Le préfet justifie donc de diligences utiles.
Le moyen sera rejeté.
Aussi, l'ordonnance déférée sera confirmée.
PAR CES MOTIFS
Statuant publiquement par décision contradictoire en dernier ressort, après débats en audience publique,
Déclarons recevable l'appel formé par X se disant Monsieur [B] [U],
Rejetons les moyens soulevés,
Confirmons l'ordonnance du Juge des libertés et de la détention de NICE en date du 02 Juin 2024.
Les parties sont avisées qu'elles peuvent se pourvoir en cassation contre cette ordonnance dans un délai de 2 mois à compter de cette notification, le pourvoi devant être formé par déclaration au greffe de la Cour de cassation, signé par un avocat au conseil d'Etat ou de la Cour de cassation.
Le greffier Le président
Reçu et pris connaissance le :
X se disant Monsieur [B] [U]
né le 24 Décembre 2001 à [Localité 5] (Tunisie)
de nationalité Tunisienne
assisté de , interprète en langue arabe.
Interprète
COUR D'APPEL D'AIX-EN-PROVENCE
Chambre 1-11, Rétentions Administratives
[Adresse 7]
Téléphone : [XXXXXXXX02] - [XXXXXXXX03] - [XXXXXXXX01]
Courriel : [Courriel 4]
Aix-en-Provence, le 04 Juin 2024
À
- Monsieur le préfet des Alpes-Maritimes
- Monsieur le directeur du centre de rétention administrative de [Localité 6]

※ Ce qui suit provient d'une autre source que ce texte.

$ cat src/pipelinePkg.sv
`default_nettype none

package pipelinePkg;

	////////////////////////////////////////////////////////////////////////////
	// widths and basic types
	////////////////////////////////////////////////////////////////////////////
	localparam int dataWidth = 32;
	localparam int regAddrWidth = 5;
	localparam int regCount = 2 ** regAddrWidth;

	typedef logic [dataWidth-1:0] word;
	typedef logic [regAddrWidth-1:0] regAddr;

	// memories hold whole words, indexed by byte address bits above [1:0]
	localparam int imemDepth = 64;
	localparam int imemAddrWidth = $clog2(imemDepth);
	localparam int dmemDepth = 64;
	localparam int dmemAddrWidth = $clog2(dmemDepth);

	localparam word pcStep = 32'd4;

	////////////////////////////////////////////////////////////////////////////
	// instruction encodings
	////////////////////////////////////////////////////////////////////////////
	localparam logic [5:0] opRType = 6'b000000;
	localparam logic [5:0] opAddi = 6'b001000;
	localparam logic [5:0] opLw = 6'b100011;
	localparam logic [5:0] opSw = 6'b101011;
	localparam logic [5:0] opBeq = 6'b000100;

	// function field of R-format
	localparam logic [5:0] fnAdd = 6'b100000;
	localparam logic [5:0] fnSub = 6'b100010;
	localparam logic [5:0] fnAnd = 6'b100100;
	localparam logic [5:0] fnOr = 6'b100101;
	localparam logic [5:0] fnSlt = 6'b101010;

	////////////////////////////////////////////////////////////////////////////
	// ALU operation classes and controls
	////////////////////////////////////////////////////////////////////////////
	// class chosen by decode, refined in execute
	typedef enum logic [1:0] {
		aluOpMem = 2'b00,
		aluOpBranch = 2'b01,
		aluOpFunct = 2'b10
	} aluOpClass;

	typedef enum logic [3:0] {
		aluAnd = 4'b0000,
		aluOr = 4'b0001,
		aluAdd = 4'b0010,
		aluSub = 4'b0110,
		aluSlt = 4'b0111
	} aluCtl;

endpackage

`default_nettype wire

$ cat src/decodeStage.sv
`timescale 1ns/1ps
`default_nettype none

module decodeStage (
	input wire logic clk,
	input wire logic reset,
	input wire pipelinePkg::word idInstr,
	input wire pipelinePkg::word idPcNext,
	input wire logic wbValid,
	input wire pipelinePkg::regAddr wbReg,
	input wire pipelinePkg::word wbData,
	output logic exRegWrite,
	output logic exMemToReg,
	output logic exMemRead,
	output logic exMemWrite,
	output logic exBranch,
	output logic exAluSrc,
	output logic exRegDst,
	output pipelinePkg::aluOpClass exAluOp,
	output pipelinePkg::word exRsData,
	output pipelinePkg::word exRtData,
	output pipelinePkg::word exImm,
	output pipelinePkg::regAddr exRt,
	output pipelinePkg::regAddr exRd,
	output logic [5:0] exFunct,
	output pipelinePkg::word exPcNext
);

	logic [5:0] opcode;
	pipelinePkg::regAddr rs;
	pipelinePkg::regAddr rt;
	pipelinePkg::regAddr rd;
	pipelinePkg::word rsData;
	pipelinePkg::word rtData;
	pipelinePkg::word imm;

	logic regWrite;
	logic memToReg;
	logic memRead;
	logic memWrite;
	logic branch;
	logic aluSrc;
	logic regDst;
	pipelinePkg::aluOpClass aluOp;

	// instruction fields
	assign opcode = idInstr[31:26];
	assign rs = idInstr[25:21];
	assign rt = idInstr[20:16];
	assign rd = idInstr[15:11];
	assign imm = {{16{idInstr[15]}}, idInstr[15:0]};

	registerFile registerFile_inst (
		.clk(clk),
		.reset(reset),
		.rsAddr(rs),
		.rtAddr(rt),
		.rsData(rsData),
		.rtData(rtData),
		.writeEnable(wbValid),
		.writeAddr(wbReg),
		.writeData(wbData)
	);

	////////////////////////////////////////////////////////////////////////////
	// main control
	////////////////////////////////////////////////////////////////////////////
	always_comb begin
		regWrite = 1'b0;
		memToReg = 1'b0;
		memRead = 1'b0;
		memWrite = 1'b0;
		branch = 1'b0;
		aluSrc = 1'b0;
		regDst = 1'b0;
		aluOp = pipelinePkg::aluOpMem;
		case (opcode)
			pipelinePkg::opRType: begin
				regWrite = 1'b1;
				regDst = 1'b1;
				aluOp = pipelinePkg::aluOpFunct;
			end
			pipelinePkg::opAddi: begin
				regWrite = 1'b1;
				aluSrc = 1'b1;
			end
			pipelinePkg::opLw: begin
				regWrite = 1'b1;
				memToReg = 1'b1;
				memRead = 1'b1;
				aluSrc = 1'b1;
			end
			pipelinePkg::opSw: begin
				memWrite = 1'b1;
				aluSrc = 1'b1;
			end
			pipelinePkg::opBeq: begin
				branch = 1'b1;
				aluOp = pipelinePkg::aluOpBranch;
			end
			// unknown opcodes pass as bubbles
			default: begin
				regWrite = 1'b0;
			end
		endcase
	end

	// ID/EX control
	always_ff @(posedge clk or posedge reset) begin
		if (reset) begin
			exRegWrite <= 1'b0;
			exMemToReg <= 1'b0;
			exMemRead <= 1'b0;
			exMemWrite <= 1'b0;
			exBranch <= 1'b0;
			exAluSrc <= 1'b0;
			exRegDst <= 1'b0;
			exAluOp <= pipelinePkg::aluOpMem;
		end else begin
			exRegWrite <= regWrite;
			exMemToReg <= memToReg;
			exMemRead <= memRead;
			exMemWrite <= memWrite;
			exBranch <= branch;
			exAluSrc <= aluSrc;
			exRegDst <= regDst;
			exAluOp <= aluOp;
		end
	end

	// ID/EX operands
	always_ff @(posedge clk) begin
		exRsData <= rsData;
		exRtData <= rtData;
		exImm <= imm;
		exRt <= rt;
		exRd <= rd;
		exFunct <= idInstr[5:0];
		exPcNext <= idPcNext;
	end

endmodule

`default_nettype wire

$ cat src/registerFile.sv
`timescale 1ns/1ps
`default_nettype none

module registerFile (
	input wire logic clk,
	input wire logic reset,
	input wire pipelinePkg::regAddr rsAddr,
	input wire pipelinePkg::regAddr rtAddr,
	output pipelinePkg::word rsData,
	output pipelinePkg::word rtData,
	input wire logic writeEnable,
	input wire pipelinePkg::regAddr writeAddr,
	input wire pipelinePkg::word writeData
);

	pipelinePkg::word regs [pipelinePkg::regCount];
	logic rsHit;
	logic rtHit;

	always_ff @(posedge clk or posedge reset) begin
		if (reset) begin
			for (int i = 0; i < pipelinePkg::regCount; i++) begin
				regs[i] <= '0;
			end
		end else if (writeEnable && writeAddr != '0) begin
			regs[writeAddr] <= writeData;
		end
	end

	// same-cycle write is visible to the reader
	assign rsHit = writeEnable && (writeAddr == rsAddr);
	assign rtHit = writeEnable && (writeAddr == rtAddr);

	// $0 always reads zero
	assign rsData = (rsAddr == '0) ? '0 :
		rsHit ? writeData : regs[rsAddr];
	assign rtData = (rtAddr == '0) ? '0 :
		rtHit ? writeData : regs[rtAddr];

endmodule

`default_nettype wire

- Monsieur le procureur général
- Monsieur le greffier du Juge des libertés et de la détention de NICE
- Maître Karim MAHFOUD
NOTIFICATION D'UNE ORDONNANCE
J'ai l'honneur de vous notifier l'ordonnance ci-jointe rendue le 04 Juin 2024, suite à l'appel interjeté par :
X se disant Monsieur [B] [U]
né le 24 Décembre 2001 à [Localité 5] (Tunisie)
de nationalité Tunisienne
Je vous remercie de m'accuser réception du présent envoi.
Le greffier,
VOIE DE RECOURS
Nous prions Monsieur le directeur du centre de rétention administrative de bien vouloir indiquer au retenu qu'il peut se pourvoir en cassation contre cette ordonnance dans un délai de 2 mois à compter de cette notification, le pourvoi devant être formé par déclaration au greffe de la Cour de cassation.